Paleozoic Life: Cambrian Explosion, Ediacaran Biota, and Early Biodiversity Notes
Overview: Time framework and the Paleozoic focus
The lecture covers the late Precambrian through the Paleozoic and sets up the next talks on the Mesozoic. The Permian boundary (~$252\,\text{Ma}$) marks the end of the Paleozoic, after which the Mesozoic begins and biodiversity recovers and reorganizes. The Cambrian period begins around the Cambrian boundary at roughly $542\,\text{Ma}$, and the Precambrian ends just before that. The sequence can be summarized as Precambrian (late) → Cambrian → Ordovician → Silurian → Carboniferous (late Paleozoic) → Permian (end Paleozoic) → Triassic (beginning Mesozoic).

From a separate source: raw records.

File: src/rtl/pc_sequencer_pkg.sv
// Shared types for the PC sequencer: branch kinds, compare selects
// and the branch FSM state encoding.
package pc_sequencer_pkg;

    typedef enum logic [1:0] {
        BK_BR   = 2'd0,
        BK_JAL  = 2'd1,
        BK_JALR = 2'd2,
        BK_ILL  = 2'd3
    } br_kind_e;

    localparam logic [2:0] FUNCT3_BEQ  = 3'b000;
    localparam logic [2:0] FUNCT3_BNE  = 3'b001;
    localparam logic [2:0] FUNCT3_BLT  = 3'b100;
    localparam logic [2:0] FUNCT3_BGE  = 3'b101;
    localparam logic [2:0] FUNCT3_BLTU = 3'b110;
    localparam logic [2:0] FUNCT3_BGEU = 3'b111;

    typedef enum logic [1:0] {
        IDLE    = 2'd0,
        EVAL    = 2'd1,
        RESOLVE = 2'd2
    } br_state_e;

    function automatic logic misaligned(input logic [31:0] addr);
        return addr[1:0] != 2'b00;
    endfunction

endpackage

File: src/rtl/pc_sequencer_if.sv
// Fetch, instruction-buffer and branch handshake bundle between the
// PC sequencer (master) and imem/decode (slave).
interface pc_sequencer_if;
    import pc_sequencer_pkg::*;

    logic        fetch_req_valid;
    logic        fetch_req_ready;
    logic [31:0] fetch_addr;
    logic        fetch_rsp_valid;
    logic [31:0] fetch_rsp_data;

    logic        inst_valid;
    logic        inst_ready;
    logic [31:0] inst_data;
    logic [31:0] inst_pc;

    logic        br_valid;
    logic        br_ready;
    br_kind_e    br_kind;
    logic [2:0]  br_funct3;
    logic [31:0] br_rs1;
    logic [31:0] br_rs2;
    logic [31:0] br_pc;
    logic [31:0] br_offset;
    logic        br_done;
    logic [31:0] br_link;
    logic        br_misalign;
    logic        br_illegal;
    logic        flush;

    modport master (
        output fetch_req_valid, fetch_addr,
        input  fetch_req_ready, fetch_rsp_valid, fetch_rsp_data,
        output inst_valid, inst_data, inst_pc,
        input  inst_ready,
        input  br_valid, br_kind, br_funct3, br_rs1, br_rs2,
        input  br_pc, br_offset,
        output br_ready, br_done, br_link, br_misalign, br_illegal,
        output flush
    );

    modport slave (
        input  fetch_req_valid, fetch_addr,
        output fetch_req_ready, fetch_rsp_valid, fetch_rsp_data,
        input  inst_valid, inst_data, inst_pc,
        output inst_ready,
        output br_valid, br_kind, br_funct3, br_rs1, br_rs2,
        output br_pc, br_offset,
        input  br_ready, br_done, br_link, br_misalign, br_illegal,
        input  flush
    );

endinterface

File: src/rtl/pc_sequencer_branch_compare.sv
// Combinational branch condition evaluation for conditional branches.
module branch_compare
    import pc_sequencer_pkg::*;
(
    input  logic [2:0]  funct3_i,
    input  logic [31:0] rs1_i,
    input  logic [31:0] rs2_i,
    output logic        taken_o,
    output logic        illegal_o
);

    always_comb begin
        taken_o   = 1'b0;
        illegal_o = 1'b0;
        unique case (funct3_i)
            FUNCT3_BEQ:  taken_o = (rs1_i == rs2_i);
            FUNCT3_BNE:  taken_o = (rs1_i != rs2_i);
            FUNCT3_BLT:  taken_o = ($signed(rs1_i) < $signed(rs2_i));
            FUNCT3_BGE:  taken_o = ($signed(rs1_i) >= $signed(rs2_i));
            FUNCT3_BLTU: taken_o = (rs1_i < rs2_i);
            FUNCT3_BGEU: taken_o = (rs1_i >= rs2_i);
            default:     illegal_o = 1'b1;
        endcase
    end

endmodule

File: src/rtl/pc_sequencer.sv
// Architectural PC, single-outstanding fetch, 1-entry instruction
// buffer and a three-state branch resolver that redirects fetch.
module pc_sequencer
    import pc_sequencer_pkg::*;
#(
    parameter logic [31:0] RESET_PC = 32'h0000_0000,
    parameter int          XLEN     = 32
) (
    input  logic           clk,
    input  logic           rst,
    pc_sequencer_if.master bus
);

    br_state_e       state_q;
    br_kind_e        kind_q;
    logic [2:0]      funct3_q;
    logic [XLEN-1:0] rs1_q, rs2_q, bpc_q, off_q;
    logic            taken_q, illegal_q;
    logic [XLEN-1:0] target_q;

    logic [XLEN-1:0] pc_q, pc_d;
    logic            req_valid_q, req_valid_d;
    logic [XLEN-1:0] req_addr_q, req_addr_d;
    logic            outstanding_q, outstanding_d;
    logic            discard_q, discard_d;
    logic            stale_q, stale_d;
    logic            inst_valid_q, inst_valid_d;
    logic [XLEN-1:0] inst_data_q, inst_data_d;
    logic [XLEN-1:0] inst_pc_q, inst_pc_d;

    logic            cmp_taken, cmp_illegal;
    logic            eval_taken, eval_illegal;
    logic [XLEN-1:0] eval_target;
    logic            redirect;
    logic            req_fire, rsp_in, rsp_take, inst_fire, issue;

    branch_compare u_cmp (
        .funct3_i  (funct3_q),
        .rs1_i     (rs1_q),
        .rs2_i     (rs2_q),
        .taken_o   (cmp_taken),
        .illegal_o (cmp_illegal)
    );

    always_comb begin
        eval_taken   = 1'b0;
        eval_illegal = 1'b0;
        eval_target  = bpc_q + off_q;
        unique case (kind_q)
            BK_BR: begin
                eval_taken   = cmp_taken;
                eval_illegal = cmp_illegal;
            end
            BK_JAL:  eval_taken = 1'b1;
            BK_JALR: begin
                eval_taken  = 1'b1;
                eval_target = (rs1_q + off_q) & ~32'h1;
            end
            default: eval_illegal = 1'b1;
        endcase
    end

    always_ff @(posedge clk) begin
        if (rst) begin
            state_q   <= IDLE;
            kind_q    <= BK_BR;
            funct3_q  <= 3'b000;
            rs1_q     <= '0;
            rs2_q     <= '0;
            bpc_q     <= '0;
            off_q     <= '0;
            taken_q   <= 1'b0;
            illegal_q <= 1'b0;
            target_q  <= '0;
        end else begin
            unique case (state_q)
                IDLE: if (bus.br_valid) begin
                    kind_q   <= bus.br_kind;
                    funct3_q <= bus.br_funct3;
                    rs1_q    <= bus.br_rs1;
                    rs2_q    <= bus.br_rs2;
                    bpc_q    <= bus.br_pc;
                    off_q    <= bus.br_offset;
                    state_q  <= EVAL;
                end
                EVAL: begin
                    taken_q   <= eval_taken;
                    illegal_q <= eval_illegal;
                    target_q  <= eval_target;
                    state_q   <= RESOLVE;
                end
                default: state_q <= IDLE;
            endcase
        end
    end

    assign redirect = (state_q == RESOLVE) && taken_q
                   && !misaligned(target_q);

    assign req_fire  = req_valid_q && bus.fetch_req_ready;
    assign rsp_in    = bus.fetch_rsp_valid && outstanding_q;
    assign rsp_take  = rsp_in && !discard_q && !redirect;
    assign inst_fire = inst_valid_q && bus.inst_ready;
    // No new request in a redirect cycle: pc_q still holds the old path.
    assign issue = !req_valid_q && !outstanding_q && !redirect
                && (!inst_valid_q || inst_fire);

    always_comb begin
        pc_d          = pc_q;
        req_valid_d   = req_valid_q;
        req_addr_d    = req_addr_q;
        outstanding_d = outstanding_q;
        discard_d     = discard_q;
        stale_d       = stale_q;
        inst_valid_d  = inst_valid_q;
        inst_data_d   = inst_data_q;
        inst_pc_d     = inst_pc_q;

        if (redirect)
            pc_d = target_q;
        else if (req_fire && !stale_q)
            pc_d = pc_q + 32'd4;

        if (req_fire)
            req_valid_d = 1'b0;
        if (issue) begin
            req_valid_d = 1'b1;
            req_addr_d  = pc_q;
        end

        if (req_fire)
            outstanding_d = 1'b1;
        else if (rsp_in)
            outstanding_d = 1'b0;

        // A held wrong-path request still completes; remember to drop it.
        if (redirect && req_valid_q && !bus.fetch_req_ready)
            stale_d = 1'b1;
        else if (req_fire)
            stale_d = 1'b0;

        if (rsp_in && discard_q)
            discard_d = 1'b0;
        if (req_fire && stale_q)
            discard_d = 1'b1;
        if (redirect && ((outstanding_q && !rsp_in) || req_fire))
            discard_d = 1'b1;

        if (inst_fire)
            inst_valid_d = 1'b0;
        if (rsp_take) begin
            inst_valid_d = 1'b1;
            inst_data_d  = bus.fetch_rsp_data;
            inst_pc_d    = req_addr_q;
        end
        if (redirect)
            inst_valid_d = 1'b0;
    end

    always_ff @(posedge clk) begin
        if (rst) begin
            pc_q          <= RESET_PC;
            req_valid_q   <= 1'b0;
            req_addr_q    <= RESET_PC;
            outstanding_q <= 1'b0;
            discard_q     <= 1'b0;
            stale_q       <= 1'b0;
            inst_valid_q  <= 1'b0;
            inst_data_q   <= '0;
            inst_pc_q     <= '0;
        end else begin
            pc_q          <= pc_d;
            req_valid_q   <= req_valid_d;
            req_addr_q    <= req_addr_d;
            outstanding_q <= outstanding_d;
            discard_q     <= discard_d;
            stale_q       <= stale_d;
            inst_valid_q  <= inst_valid_d;
            inst_data_q   <= inst_data_d;
            inst_pc_q     <= inst_pc_d;
        end
    end

    assign bus.fetch_req_valid = req_valid_q;
    assign bus.fetch_addr      = req_addr_q;
    assign bus.inst_valid      = inst_valid_q;
    assign bus.inst_data       = inst_data_q;
    assign bus.inst_pc         = inst_pc_q;
    assign bus.br_ready        = (state_q == IDLE) && !rst;
    assign bus.br_done         = (state_q == RESOLVE);
    assign bus.br_link         = bpc_q + 32'd4;
    assign bus.br_misalign     = (state_q == RESOLVE) && taken_q
                              && misaligned(target_q);
    assign bus.br_illegal      = (state_q == RESOLVE) && illegal_q;
    assign bus.flush           = redirect;

endmodule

Graphical representations show the same sequence in different styles, emphasizing the boundary between the Precambrian and Paleozoic and the spread of Paleozoic sub-eras (Cambrian, Ordovician, Silurian, Devonian, Carboniferous, etc.). The Cambrian boundary is a major pivot in the history of life, with notable changes in biodiversity and body plans.
Continental arrangement, climate, and global circulation
Continental positions were very different in the past, with reconstructions showing significant shifts in landmass arrangements on tens of millions of years scales. The arrangement of continents greatly affected climate, ocean circulation, and biodiversity.
If Earth were dominated by oceans with no land masses, strong equatorial currents would form, constraining tropical heat near the equator and producing steep latitudinal temperature gradients (hot tropics to polar regions).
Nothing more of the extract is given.